Using the data that follows, give the number of lines where the string "slave" occurs, and nothing else.

Saved data entries:
------------------------------------------------------------

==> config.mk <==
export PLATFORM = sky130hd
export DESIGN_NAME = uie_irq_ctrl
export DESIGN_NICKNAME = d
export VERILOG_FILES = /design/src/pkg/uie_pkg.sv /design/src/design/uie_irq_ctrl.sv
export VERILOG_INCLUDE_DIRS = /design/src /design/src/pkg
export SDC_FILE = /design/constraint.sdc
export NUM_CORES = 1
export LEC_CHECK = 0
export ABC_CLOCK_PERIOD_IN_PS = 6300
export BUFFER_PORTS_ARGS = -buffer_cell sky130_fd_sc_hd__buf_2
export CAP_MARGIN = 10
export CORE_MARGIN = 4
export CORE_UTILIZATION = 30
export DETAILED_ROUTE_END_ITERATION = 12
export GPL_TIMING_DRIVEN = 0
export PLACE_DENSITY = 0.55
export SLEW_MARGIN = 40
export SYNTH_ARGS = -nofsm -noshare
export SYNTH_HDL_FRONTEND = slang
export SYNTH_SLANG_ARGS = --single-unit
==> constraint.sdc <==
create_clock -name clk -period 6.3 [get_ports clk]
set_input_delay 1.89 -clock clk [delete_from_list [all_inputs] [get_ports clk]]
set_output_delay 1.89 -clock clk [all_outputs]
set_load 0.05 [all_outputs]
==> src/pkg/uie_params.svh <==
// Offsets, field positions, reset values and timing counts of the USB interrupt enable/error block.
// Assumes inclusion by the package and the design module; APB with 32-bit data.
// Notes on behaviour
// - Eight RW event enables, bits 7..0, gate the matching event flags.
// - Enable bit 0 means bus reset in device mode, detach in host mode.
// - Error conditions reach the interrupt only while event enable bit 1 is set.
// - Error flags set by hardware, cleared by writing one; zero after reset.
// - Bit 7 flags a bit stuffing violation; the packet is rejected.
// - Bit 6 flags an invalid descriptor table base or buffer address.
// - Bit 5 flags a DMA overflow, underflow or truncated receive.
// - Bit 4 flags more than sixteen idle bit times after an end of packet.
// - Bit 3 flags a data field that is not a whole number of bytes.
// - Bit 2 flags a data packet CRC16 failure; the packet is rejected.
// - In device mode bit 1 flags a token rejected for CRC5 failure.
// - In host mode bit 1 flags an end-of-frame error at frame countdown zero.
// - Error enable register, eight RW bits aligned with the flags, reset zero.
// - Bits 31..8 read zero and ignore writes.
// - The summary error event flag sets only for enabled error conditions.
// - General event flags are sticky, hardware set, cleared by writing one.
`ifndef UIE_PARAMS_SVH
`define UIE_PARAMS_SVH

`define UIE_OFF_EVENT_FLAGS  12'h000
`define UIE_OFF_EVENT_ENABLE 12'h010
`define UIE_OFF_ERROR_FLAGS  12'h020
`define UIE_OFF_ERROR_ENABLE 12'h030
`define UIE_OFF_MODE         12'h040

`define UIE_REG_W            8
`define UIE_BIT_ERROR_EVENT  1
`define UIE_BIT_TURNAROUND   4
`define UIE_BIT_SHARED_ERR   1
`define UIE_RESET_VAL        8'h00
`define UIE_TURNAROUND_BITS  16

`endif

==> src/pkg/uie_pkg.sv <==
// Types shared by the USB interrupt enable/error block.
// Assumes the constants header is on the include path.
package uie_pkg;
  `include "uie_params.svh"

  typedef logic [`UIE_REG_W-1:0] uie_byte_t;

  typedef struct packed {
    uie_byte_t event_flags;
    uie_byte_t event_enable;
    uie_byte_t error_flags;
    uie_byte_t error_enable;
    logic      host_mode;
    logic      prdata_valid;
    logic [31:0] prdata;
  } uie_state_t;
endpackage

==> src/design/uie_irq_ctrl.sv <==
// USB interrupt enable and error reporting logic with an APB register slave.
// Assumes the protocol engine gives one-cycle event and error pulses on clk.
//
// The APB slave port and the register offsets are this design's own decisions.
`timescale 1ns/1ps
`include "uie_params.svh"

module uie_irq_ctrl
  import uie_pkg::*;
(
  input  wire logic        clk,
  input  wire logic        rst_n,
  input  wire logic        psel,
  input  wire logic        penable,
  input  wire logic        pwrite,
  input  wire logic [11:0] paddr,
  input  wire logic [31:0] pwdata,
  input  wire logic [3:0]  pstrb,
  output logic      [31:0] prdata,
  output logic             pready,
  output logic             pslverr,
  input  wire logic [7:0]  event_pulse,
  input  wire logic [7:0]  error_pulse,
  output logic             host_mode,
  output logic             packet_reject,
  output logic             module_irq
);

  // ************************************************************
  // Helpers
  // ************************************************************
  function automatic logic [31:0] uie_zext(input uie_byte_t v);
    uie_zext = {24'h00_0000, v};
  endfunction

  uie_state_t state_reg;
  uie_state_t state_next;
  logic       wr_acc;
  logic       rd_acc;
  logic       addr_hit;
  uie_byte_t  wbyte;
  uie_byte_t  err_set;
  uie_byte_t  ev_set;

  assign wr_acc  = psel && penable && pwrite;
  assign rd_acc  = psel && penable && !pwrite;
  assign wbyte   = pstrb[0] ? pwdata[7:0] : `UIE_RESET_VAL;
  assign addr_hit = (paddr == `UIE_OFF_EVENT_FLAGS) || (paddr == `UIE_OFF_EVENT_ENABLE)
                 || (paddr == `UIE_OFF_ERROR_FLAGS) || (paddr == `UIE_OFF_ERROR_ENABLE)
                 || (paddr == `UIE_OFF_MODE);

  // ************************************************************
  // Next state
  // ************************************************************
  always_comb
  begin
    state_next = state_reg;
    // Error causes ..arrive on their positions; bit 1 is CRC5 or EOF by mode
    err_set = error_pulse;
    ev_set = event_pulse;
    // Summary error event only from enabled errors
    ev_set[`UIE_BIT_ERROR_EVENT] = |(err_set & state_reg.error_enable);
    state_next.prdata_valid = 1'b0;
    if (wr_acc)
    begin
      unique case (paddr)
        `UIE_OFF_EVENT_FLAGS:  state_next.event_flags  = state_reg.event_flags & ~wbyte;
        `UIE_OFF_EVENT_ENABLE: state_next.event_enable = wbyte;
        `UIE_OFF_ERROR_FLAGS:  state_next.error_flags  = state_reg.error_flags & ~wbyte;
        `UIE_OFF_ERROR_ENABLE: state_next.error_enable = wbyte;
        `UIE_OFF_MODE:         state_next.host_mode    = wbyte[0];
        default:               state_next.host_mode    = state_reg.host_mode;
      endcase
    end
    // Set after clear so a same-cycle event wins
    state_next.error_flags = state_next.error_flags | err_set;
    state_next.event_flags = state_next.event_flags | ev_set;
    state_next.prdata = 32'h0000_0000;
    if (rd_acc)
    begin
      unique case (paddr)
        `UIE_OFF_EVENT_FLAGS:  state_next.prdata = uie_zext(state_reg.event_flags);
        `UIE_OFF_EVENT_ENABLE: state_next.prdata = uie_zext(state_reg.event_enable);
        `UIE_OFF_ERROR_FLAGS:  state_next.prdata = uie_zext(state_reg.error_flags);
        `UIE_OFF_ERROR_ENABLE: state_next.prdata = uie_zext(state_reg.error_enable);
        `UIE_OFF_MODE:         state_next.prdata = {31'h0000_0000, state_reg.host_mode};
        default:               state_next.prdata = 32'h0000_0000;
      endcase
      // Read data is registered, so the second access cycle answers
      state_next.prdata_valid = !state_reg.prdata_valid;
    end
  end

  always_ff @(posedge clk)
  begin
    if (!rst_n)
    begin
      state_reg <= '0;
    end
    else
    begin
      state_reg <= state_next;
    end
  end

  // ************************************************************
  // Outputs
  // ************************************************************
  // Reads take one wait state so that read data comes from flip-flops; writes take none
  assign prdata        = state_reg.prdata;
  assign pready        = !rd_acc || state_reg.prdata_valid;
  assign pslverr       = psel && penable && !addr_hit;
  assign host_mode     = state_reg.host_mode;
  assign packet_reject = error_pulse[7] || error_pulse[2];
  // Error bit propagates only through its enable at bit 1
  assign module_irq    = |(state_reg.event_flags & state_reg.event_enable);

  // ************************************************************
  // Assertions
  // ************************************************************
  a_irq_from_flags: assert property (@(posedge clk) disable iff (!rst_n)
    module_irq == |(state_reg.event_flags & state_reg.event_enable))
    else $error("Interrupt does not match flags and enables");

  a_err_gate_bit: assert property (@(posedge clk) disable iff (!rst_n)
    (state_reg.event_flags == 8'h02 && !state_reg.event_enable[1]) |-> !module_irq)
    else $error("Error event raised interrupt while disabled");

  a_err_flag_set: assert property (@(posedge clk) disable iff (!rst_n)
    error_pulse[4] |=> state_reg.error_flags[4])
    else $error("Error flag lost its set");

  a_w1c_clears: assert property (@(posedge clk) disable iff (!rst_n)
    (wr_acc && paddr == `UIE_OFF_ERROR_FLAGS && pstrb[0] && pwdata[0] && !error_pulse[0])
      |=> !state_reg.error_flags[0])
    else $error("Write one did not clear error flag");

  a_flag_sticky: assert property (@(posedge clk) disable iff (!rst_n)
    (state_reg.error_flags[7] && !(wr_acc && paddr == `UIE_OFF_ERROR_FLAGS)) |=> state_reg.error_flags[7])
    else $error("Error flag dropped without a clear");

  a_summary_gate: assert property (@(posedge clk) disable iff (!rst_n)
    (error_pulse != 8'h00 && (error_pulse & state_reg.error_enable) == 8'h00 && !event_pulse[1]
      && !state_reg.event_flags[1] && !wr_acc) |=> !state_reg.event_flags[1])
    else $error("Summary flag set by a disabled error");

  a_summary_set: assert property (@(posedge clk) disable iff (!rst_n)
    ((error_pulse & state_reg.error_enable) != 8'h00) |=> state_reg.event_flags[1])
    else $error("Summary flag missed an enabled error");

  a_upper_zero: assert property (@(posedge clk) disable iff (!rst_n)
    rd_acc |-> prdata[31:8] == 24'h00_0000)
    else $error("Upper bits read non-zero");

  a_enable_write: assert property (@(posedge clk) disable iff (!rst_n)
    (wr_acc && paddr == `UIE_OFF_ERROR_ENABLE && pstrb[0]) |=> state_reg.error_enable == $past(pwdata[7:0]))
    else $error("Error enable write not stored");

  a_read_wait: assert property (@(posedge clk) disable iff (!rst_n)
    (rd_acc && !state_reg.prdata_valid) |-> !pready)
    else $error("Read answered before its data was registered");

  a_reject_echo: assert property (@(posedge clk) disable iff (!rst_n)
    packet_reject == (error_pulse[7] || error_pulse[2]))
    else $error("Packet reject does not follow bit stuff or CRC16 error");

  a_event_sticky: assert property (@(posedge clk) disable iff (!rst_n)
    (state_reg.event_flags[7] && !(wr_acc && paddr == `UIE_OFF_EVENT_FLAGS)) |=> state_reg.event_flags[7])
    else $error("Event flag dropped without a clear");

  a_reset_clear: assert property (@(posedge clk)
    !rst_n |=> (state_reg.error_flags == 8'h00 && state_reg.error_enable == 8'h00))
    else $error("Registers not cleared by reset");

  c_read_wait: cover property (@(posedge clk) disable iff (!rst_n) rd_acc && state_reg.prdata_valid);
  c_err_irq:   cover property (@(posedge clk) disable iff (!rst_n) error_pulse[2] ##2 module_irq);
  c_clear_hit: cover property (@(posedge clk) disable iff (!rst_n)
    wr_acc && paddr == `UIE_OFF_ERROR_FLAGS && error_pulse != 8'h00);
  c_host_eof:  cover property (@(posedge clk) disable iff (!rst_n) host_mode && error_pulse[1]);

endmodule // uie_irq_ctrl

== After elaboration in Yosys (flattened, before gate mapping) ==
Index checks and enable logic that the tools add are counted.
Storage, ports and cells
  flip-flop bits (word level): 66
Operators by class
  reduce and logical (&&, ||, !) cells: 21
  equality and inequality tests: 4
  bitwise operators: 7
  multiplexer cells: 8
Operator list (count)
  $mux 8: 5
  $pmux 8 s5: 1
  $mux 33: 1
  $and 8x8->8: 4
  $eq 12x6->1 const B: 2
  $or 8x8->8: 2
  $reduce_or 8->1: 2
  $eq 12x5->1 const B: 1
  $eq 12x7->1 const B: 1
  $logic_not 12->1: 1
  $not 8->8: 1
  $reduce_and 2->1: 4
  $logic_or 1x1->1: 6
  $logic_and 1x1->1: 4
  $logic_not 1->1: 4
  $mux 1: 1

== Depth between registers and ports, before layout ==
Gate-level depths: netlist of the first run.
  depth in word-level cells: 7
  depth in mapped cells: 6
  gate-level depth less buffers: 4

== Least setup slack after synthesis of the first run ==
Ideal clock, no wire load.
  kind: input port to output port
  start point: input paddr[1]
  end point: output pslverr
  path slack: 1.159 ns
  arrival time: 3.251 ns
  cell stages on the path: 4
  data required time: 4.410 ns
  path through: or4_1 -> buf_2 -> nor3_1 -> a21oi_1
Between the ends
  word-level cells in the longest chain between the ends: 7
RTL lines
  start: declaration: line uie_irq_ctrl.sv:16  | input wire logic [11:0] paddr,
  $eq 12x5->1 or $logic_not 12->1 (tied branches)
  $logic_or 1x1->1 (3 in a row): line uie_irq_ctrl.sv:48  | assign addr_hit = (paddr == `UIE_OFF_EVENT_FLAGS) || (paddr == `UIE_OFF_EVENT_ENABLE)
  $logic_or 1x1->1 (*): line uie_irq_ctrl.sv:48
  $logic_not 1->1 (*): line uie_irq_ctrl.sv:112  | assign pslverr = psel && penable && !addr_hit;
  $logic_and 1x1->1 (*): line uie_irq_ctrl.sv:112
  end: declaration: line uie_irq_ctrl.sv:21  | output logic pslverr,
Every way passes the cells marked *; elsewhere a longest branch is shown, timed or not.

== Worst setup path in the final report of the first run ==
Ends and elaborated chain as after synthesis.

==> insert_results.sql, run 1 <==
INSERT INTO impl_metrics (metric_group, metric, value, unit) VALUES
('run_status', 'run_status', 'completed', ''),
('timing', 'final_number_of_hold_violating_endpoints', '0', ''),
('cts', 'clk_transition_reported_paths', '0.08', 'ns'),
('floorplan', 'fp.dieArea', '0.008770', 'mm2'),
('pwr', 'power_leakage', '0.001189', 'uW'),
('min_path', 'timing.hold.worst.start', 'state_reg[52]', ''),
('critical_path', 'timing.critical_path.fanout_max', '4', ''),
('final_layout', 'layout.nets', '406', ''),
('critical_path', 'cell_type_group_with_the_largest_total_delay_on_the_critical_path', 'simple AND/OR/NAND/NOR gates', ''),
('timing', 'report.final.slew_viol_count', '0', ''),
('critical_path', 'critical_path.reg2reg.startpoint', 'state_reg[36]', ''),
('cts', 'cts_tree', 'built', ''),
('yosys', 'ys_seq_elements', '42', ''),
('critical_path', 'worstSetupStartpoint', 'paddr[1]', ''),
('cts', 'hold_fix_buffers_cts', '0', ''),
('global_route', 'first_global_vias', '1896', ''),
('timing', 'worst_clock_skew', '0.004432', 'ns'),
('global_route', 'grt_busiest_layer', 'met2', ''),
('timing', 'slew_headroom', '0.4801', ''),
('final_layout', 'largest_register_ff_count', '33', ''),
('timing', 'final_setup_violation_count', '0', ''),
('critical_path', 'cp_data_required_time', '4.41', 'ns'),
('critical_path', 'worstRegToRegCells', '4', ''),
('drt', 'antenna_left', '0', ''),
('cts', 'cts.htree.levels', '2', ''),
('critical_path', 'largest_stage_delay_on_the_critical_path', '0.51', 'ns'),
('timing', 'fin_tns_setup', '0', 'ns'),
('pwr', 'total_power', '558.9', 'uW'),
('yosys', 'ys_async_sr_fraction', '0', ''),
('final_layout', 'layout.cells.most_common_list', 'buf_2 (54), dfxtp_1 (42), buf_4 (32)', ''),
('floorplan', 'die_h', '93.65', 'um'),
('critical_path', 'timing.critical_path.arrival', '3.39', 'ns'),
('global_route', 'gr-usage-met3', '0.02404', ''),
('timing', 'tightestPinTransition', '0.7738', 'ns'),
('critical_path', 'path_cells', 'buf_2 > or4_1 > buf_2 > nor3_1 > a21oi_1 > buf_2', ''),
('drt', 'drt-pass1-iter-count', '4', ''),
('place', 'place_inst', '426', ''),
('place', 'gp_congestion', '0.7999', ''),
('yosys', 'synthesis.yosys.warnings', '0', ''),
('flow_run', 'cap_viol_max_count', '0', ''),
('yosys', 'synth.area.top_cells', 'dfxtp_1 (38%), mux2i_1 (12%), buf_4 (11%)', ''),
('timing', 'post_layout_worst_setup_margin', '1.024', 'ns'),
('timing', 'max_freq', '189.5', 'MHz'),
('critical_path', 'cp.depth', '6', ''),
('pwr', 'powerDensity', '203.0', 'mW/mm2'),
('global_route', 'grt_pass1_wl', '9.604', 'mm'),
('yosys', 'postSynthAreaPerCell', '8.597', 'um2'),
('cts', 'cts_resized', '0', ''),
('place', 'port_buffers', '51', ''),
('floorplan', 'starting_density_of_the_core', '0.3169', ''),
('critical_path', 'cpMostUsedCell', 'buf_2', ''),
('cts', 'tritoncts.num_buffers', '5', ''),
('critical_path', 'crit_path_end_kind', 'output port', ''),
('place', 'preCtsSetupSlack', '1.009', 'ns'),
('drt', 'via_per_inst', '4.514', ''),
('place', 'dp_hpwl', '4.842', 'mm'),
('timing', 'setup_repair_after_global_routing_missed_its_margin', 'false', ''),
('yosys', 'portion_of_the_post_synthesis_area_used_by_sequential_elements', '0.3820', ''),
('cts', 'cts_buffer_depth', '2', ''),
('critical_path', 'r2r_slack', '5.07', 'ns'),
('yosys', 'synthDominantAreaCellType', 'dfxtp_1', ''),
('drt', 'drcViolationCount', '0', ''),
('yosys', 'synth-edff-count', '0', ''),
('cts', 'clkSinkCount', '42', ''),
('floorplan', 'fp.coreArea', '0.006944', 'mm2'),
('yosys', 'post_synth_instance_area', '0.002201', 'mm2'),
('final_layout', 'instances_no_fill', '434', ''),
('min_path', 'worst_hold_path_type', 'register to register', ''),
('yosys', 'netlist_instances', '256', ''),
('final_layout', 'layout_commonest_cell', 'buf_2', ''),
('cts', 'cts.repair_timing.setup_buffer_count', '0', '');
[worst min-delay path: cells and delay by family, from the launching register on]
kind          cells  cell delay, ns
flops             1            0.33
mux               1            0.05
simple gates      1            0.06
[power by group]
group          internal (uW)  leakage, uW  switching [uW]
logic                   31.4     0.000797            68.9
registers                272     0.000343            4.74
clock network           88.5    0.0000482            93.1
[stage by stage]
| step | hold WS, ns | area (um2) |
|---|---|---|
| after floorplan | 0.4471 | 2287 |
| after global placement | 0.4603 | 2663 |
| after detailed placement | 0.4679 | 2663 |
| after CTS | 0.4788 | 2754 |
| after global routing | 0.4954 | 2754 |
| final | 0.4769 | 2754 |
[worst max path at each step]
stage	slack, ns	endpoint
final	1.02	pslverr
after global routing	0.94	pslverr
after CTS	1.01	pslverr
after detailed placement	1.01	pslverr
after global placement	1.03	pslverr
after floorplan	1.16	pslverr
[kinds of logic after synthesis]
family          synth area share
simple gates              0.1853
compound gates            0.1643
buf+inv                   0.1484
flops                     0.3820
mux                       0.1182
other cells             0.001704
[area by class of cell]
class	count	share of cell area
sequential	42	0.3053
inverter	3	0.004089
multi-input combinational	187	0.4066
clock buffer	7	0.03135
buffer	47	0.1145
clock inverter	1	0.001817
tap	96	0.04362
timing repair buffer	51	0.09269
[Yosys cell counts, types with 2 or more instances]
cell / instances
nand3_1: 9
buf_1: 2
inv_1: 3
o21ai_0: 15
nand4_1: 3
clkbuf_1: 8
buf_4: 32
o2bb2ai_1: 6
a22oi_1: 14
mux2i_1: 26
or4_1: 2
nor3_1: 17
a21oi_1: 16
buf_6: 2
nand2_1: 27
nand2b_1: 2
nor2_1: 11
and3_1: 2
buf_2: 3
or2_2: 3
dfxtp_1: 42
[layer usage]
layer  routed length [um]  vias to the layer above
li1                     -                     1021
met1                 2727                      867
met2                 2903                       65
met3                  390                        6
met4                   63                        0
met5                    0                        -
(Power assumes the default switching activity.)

------------------------------------------------------------

**The completed task:**
2